- _Exercise details_
The answer should contain all of the data, retyped without any alteration.

--- Source material Enclosed Below ---

===== src/rx_frontend_channel.sv =====
// One receive correction channel
`timescale 1ns/1ps
module rx_frontend_channel (
  input  logic                               clk,
  input  logic                               reset,
  input  logic                               sync_i,
  input  logic                               adc_stb_i,
  input  logic [rx_frontend_pkg::ADC_W-1:0]  adc_i_i,
  input  logic [rx_frontend_pkg::ADC_W-1:0]  adc_q_i,
  input  logic [rx_frontend_pkg::CORR_W-1:0] mag_i,
  input  logic [rx_frontend_pkg::CORR_W-1:0] phase_i,
  input  logic [rx_frontend_pkg::DSP_W-1:0]  offset_i_i,
  input  logic [rx_frontend_pkg::DSP_W-1:0]  offset_q_i,
  input  logic [7:0]                         map_i,
  input  logic                               dir_i,
  input  logic                               dir_wr_i,
  output logic                               rx_stb_o,
  output logic [rx_frontend_pkg::ADC_W-1:0]  rx_i_o,
  output logic [rx_frontend_pkg::ADC_W-1:0]  rx_q_o
);

  rx_frontend_pkg::iq_map_t          map;
  logic                              m_stb;
  logic                              d_stb;
  logic                              c_stb;
  logic                              h_stb;
  logic [rx_frontend_pkg::DSP_W-1:0] m_i;
  logic [rx_frontend_pkg::DSP_W-1:0] m_q;
  logic [rx_frontend_pkg::DSP_W-1:0] d_i;
  logic [rx_frontend_pkg::DSP_W-1:0] d_q;
  logic [rx_frontend_pkg::DSP_W-1:0] c_i;
  logic [rx_frontend_pkg::DSP_W-1:0] c_q;
  logic [rx_frontend_pkg::DSP_W-1:0] h_i;
  logic [rx_frontend_pkg::DSP_W-1:0] h_q;
  logic [rx_frontend_pkg::ADC_W-1:0] raw_i [5];
  logic [rx_frontend_pkg::ADC_W-1:0] raw_q [5];

  assign map = map_i;

  // Round half up by adding half an output LSB, clamping only on positive overflow
  function automatic logic [rx_frontend_pkg::ADC_W-1:0] round_sat(
    input logic [rx_frontend_pkg::DSP_W-1:0] x
  );
    logic [rx_frontend_pkg::DSP_W:0] sum;
    sum = {x[rx_frontend_pkg::DSP_W-1], x} + 25'h80;
    if (sum[rx_frontend_pkg::DSP_W:rx_frontend_pkg::DSP_W-1] == 2'b01) begin
      return {1'b0, {(rx_frontend_pkg::ADC_W-1){1'b1}}};
    end
    return sum[rx_frontend_pkg::DSP_W-1:rx_frontend_pkg::DSP_W-rx_frontend_pkg::ADC_W];
  endfunction

  iq_mapper mapper_i (
    .clk(clk), .reset(reset), .stb_i(adc_stb_i), .i_i(adc_i_i), .q_i(adc_q_i),
    .map_i(map_i), .stb_o(m_stb), .i_o(m_i), .q_o(m_q)
  );

  dc_offset_corr dc_i (
    .clk(clk), .reset(reset), .stb_i(m_stb), .i_i(m_i), .q_i(m_q),
    .offset_i_i(offset_i_i), .offset_q_i(offset_q_i),
    .stb_o(d_stb), .i_o(d_i), .q_o(d_q)
  );

  iq_imbalance_comp comp_i (
    .clk(clk), .reset(reset), .stb_i(d_stb), .i_i(d_i), .q_i(d_q),
    .mag_i(mag_i), .phase_i(phase_i), .stb_o(c_stb), .i_o(c_i), .q_o(c_q)
  );

  quarter_rate_dc qrdc_i (
    .clk(clk), .reset(reset), .sync_i(sync_i), .dir_wr_i(dir_wr_i), .dir_i(dir_i),
    .enable_i(map.downconvert), .stb_i(c_stb), .i_i(c_i), .q_i(c_q),
    .stb_o(h_stb), .i_o(h_i), .q_o(h_q)
  );

  // Raw samples ride five stages behind the input to meet the round stage
  always_ff @(posedge clk) begin
    raw_i[0] <= adc_i_i;
    raw_q[0] <= adc_q_i;
    for (int k = 1; k < 5; k++) begin
      raw_i[k] <= raw_i[k-1];
      raw_q[k] <= raw_q[k-1];
    end
  end

  // Bypass picks the untouched ADC sample but keeps the same latency
  always_ff @(posedge clk) begin
    rx_i_o <= map.bypass_all ? raw_i[4] : round_sat(h_i);
    rx_q_o <= map.bypass_all ? raw_q[4] : round_sat(h_q);
  end

  always_ff @(posedge clk) begin
    if (reset) begin
      rx_stb_o <= 1'b0;
    end else begin
      rx_stb_o <= h_stb;
    end
  end

endmodule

--- End of Enclosed Source material ---

- _Final answer_
===== src/rx_frontend_channel.sv =====
// One receive correction channel
`timescale 1ns/1ps
module rx_frontend_channel (
  input  logic                               clk,
  input  logic                               reset,
  input  logic                               sync_i,
  input  logic                               adc_stb_i,
  input  logic [rx_frontend_pkg::ADC_W-1:0]  adc_i_i,
  input  logic [rx_frontend_pkg::ADC_W-1:0]  adc_q_i,
  input  logic [rx_frontend_pkg::CORR_W-1:0] mag_i,
  input  logic [rx_frontend_pkg::CORR_W-1:0] phase_i,
  input  logic [rx_frontend_pkg::DSP_W-1:0]  offset_i_i,
  input  logic [rx_frontend_pkg::DSP_W-1:0]  offset_q_i,
  input  logic [7:0]                         map_i,
  input  logic                               dir_i,
  input  logic                               dir_wr_i,
  output logic                               rx_stb_o,
  output logic [rx_frontend_pkg::ADC_W-1:0]  rx_i_o,
  output logic [rx_frontend_pkg::ADC_W-1:0]  rx_q_o
);

  rx_frontend_pkg::iq_map_t          map;
  logic                              m_stb;
  logic                              d_stb;
  logic                              c_stb;
  logic                              h_stb;
  logic [rx_frontend_pkg::DSP_W-1:0] m_i;
  logic [rx_frontend_pkg::DSP_W-1:0] m_q;
  logic [rx_frontend_pkg::DSP_W-1:0] d_i;
  logic [rx_frontend_pkg::DSP_W-1:0] d_q;
  logic [rx_frontend_pkg::DSP_W-1:0] c_i;
  logic [rx_frontend_pkg::DSP_W-1:0] c_q;
  logic [rx_frontend_pkg::DSP_W-1:0] h_i;
  logic [rx_frontend_pkg::DSP_W-1:0] h_q;
  logic [rx_frontend_pkg::ADC_W-1:0] raw_i [5];
  logic [rx_frontend_pkg::ADC_W-1:0] raw_q [5];

  assign map = map_i;

  // Round half up by adding half an output LSB, clamping only on positive overflow
  function automatic logic [rx_frontend_pkg::ADC_W-1:0] round_sat(
    input logic [rx_frontend_pkg::DSP_W-1:0] x
  );
    logic [rx_frontend_pkg::DSP_W:0] sum;
    sum = {x[rx_frontend_pkg::DSP_W-1], x} + 25'h80;
    if (sum[rx_frontend_pkg::DSP_W:rx_frontend_pkg::DSP_W-1] == 2'b01) begin
      return {1'b0, {(rx_frontend_pkg::ADC_W-1){1'b1}}};
    end
    return sum[rx_frontend_pkg::DSP_W-1:rx_frontend_pkg::DSP_W-rx_frontend_pkg::ADC_W];
  endfunction

  iq_mapper mapper_i (
    .clk(clk), .reset(reset), .stb_i(adc_stb_i), .i_i(adc_i_i), .q_i(adc_q_i),
    .map_i(map_i), .stb_o(m_stb), .i_o(m_i), .q_o(m_q)
  );

  dc_offset_corr dc_i (
    .clk(clk), .reset(reset), .stb_i(m_stb), .i_i(m_i), .q_i(m_q),
    .offset_i_i(offset_i_i), .offset_q_i(offset_q_i),
    .stb_o(d_stb), .i_o(d_i), .q_o(d_q)
  );

  iq_imbalance_comp comp_i (
    .clk(clk), .reset(reset), .stb_i(d_stb), .i_i(d_i), .q_i(d_q),
    .mag_i(mag_i), .phase_i(phase_i), .stb_o(c_stb), .i_o(c_i), .q_o(c_q)
  );

  quarter_rate_dc qrdc_i (
    .clk(clk), .reset(reset), .sync_i(sync_i), .dir_wr_i(dir_wr_i), .dir_i(dir_i),
    .enable_i(map.downconvert), .stb_i(c_stb), .i_i(c_i), .q_i(c_q),
    .stb_o(h_stb), .i_o(h_i), .q_o(h_q)
  );

  // Raw samples ride five stages behind the input to meet the round stage
  always_ff @(posedge clk) begin
    raw_i[0] <= adc_i_i;
    raw_q[0] <= adc_q_i;
    for (int k = 1; k < 5; k++) begin
      raw_i[k] <= raw_i[k-1];
      raw_q[k] <= raw_q[k-1];
    end
  end

  // Bypass picks the untouched ADC sample but keeps the same latency
  always_ff @(posedge clk) begin
    rx_i_o <= map.bypass_all ? raw_i[4] : round_sat(h_i);
    rx_q_o <= map.bypass_all ? raw_q[4] : round_sat(h_q);
  end

  always_ff @(posedge clk) begin
    if (reset) begin
      rx_stb_o <= 1'b0;
    end else begin
      rx_stb_o <= h_stb;
    end
  end

endmodule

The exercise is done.